A rank-adaptive higher-order orthogonal iteration algorithm for truncated Tucker decomposition

TL;DR

This paper introduces a rank-adaptive higher-order orthogonal iteration algorithm for efficient and accurate truncated Tucker decomposition of tensors, with proven convergence and demonstrated advantages in experiments.

Contribution

It presents a novel rank-adaptive HOOI algorithm with convergence proof, improving tensor decomposition accuracy and efficiency over existing methods.

Findings

The proposed algorithm converges monotonically and is locally optimal.

Numerical experiments show improved accuracy and efficiency.

Theoretical analysis explains the benefits of rank adaptivity.

Abstract

We propose a novel rank-adaptive higher-order orthogonal iteration (HOOI) algorithm to compute the truncated Tucker decomposition of higher-order tensors with a given error tolerance, and prove that the method is locally optimal and monotonically convergent.

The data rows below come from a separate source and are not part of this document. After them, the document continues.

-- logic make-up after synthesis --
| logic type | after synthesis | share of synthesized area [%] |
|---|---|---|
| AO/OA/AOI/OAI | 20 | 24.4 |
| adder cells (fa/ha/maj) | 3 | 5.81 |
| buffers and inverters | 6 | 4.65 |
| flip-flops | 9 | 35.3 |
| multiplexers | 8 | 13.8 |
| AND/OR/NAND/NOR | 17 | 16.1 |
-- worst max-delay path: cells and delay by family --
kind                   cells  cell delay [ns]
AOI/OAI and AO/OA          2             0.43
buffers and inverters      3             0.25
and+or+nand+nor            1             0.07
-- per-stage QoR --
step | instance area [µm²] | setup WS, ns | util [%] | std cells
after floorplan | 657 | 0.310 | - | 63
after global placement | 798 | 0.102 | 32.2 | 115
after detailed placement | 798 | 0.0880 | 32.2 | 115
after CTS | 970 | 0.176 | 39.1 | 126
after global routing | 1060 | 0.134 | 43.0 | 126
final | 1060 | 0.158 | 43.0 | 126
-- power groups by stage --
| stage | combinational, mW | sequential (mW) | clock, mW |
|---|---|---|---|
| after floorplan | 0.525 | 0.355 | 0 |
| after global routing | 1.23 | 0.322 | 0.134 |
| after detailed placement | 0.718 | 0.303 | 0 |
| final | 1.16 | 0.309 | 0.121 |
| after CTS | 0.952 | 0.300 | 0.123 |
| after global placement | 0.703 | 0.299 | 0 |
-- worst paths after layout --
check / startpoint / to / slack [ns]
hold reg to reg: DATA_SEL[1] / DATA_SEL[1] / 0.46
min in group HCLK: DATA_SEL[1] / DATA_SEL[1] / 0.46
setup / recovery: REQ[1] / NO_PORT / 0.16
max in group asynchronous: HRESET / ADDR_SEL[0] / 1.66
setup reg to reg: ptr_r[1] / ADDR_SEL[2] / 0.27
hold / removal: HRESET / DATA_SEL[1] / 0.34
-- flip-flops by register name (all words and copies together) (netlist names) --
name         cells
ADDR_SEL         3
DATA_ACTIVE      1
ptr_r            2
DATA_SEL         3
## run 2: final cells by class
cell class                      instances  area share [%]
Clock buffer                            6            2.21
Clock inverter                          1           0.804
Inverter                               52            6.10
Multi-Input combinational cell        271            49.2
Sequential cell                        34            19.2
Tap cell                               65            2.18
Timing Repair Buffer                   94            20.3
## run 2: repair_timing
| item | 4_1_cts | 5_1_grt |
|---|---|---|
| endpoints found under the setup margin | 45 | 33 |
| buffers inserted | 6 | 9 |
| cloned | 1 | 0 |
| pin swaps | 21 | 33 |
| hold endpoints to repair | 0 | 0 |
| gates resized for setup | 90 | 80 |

A series of numerical experiments related to both synthetic and real-world tensors are carried out to show that the proposed rank-adaptive HOOI algorithm is advantageous in terms of both accuracy and efficiency. Some further analysis on the HOOI algorithm and the classical alternating least squares method are presented to further understand why rank adaptivity can be introduced into the HOOI algorithm and how it works.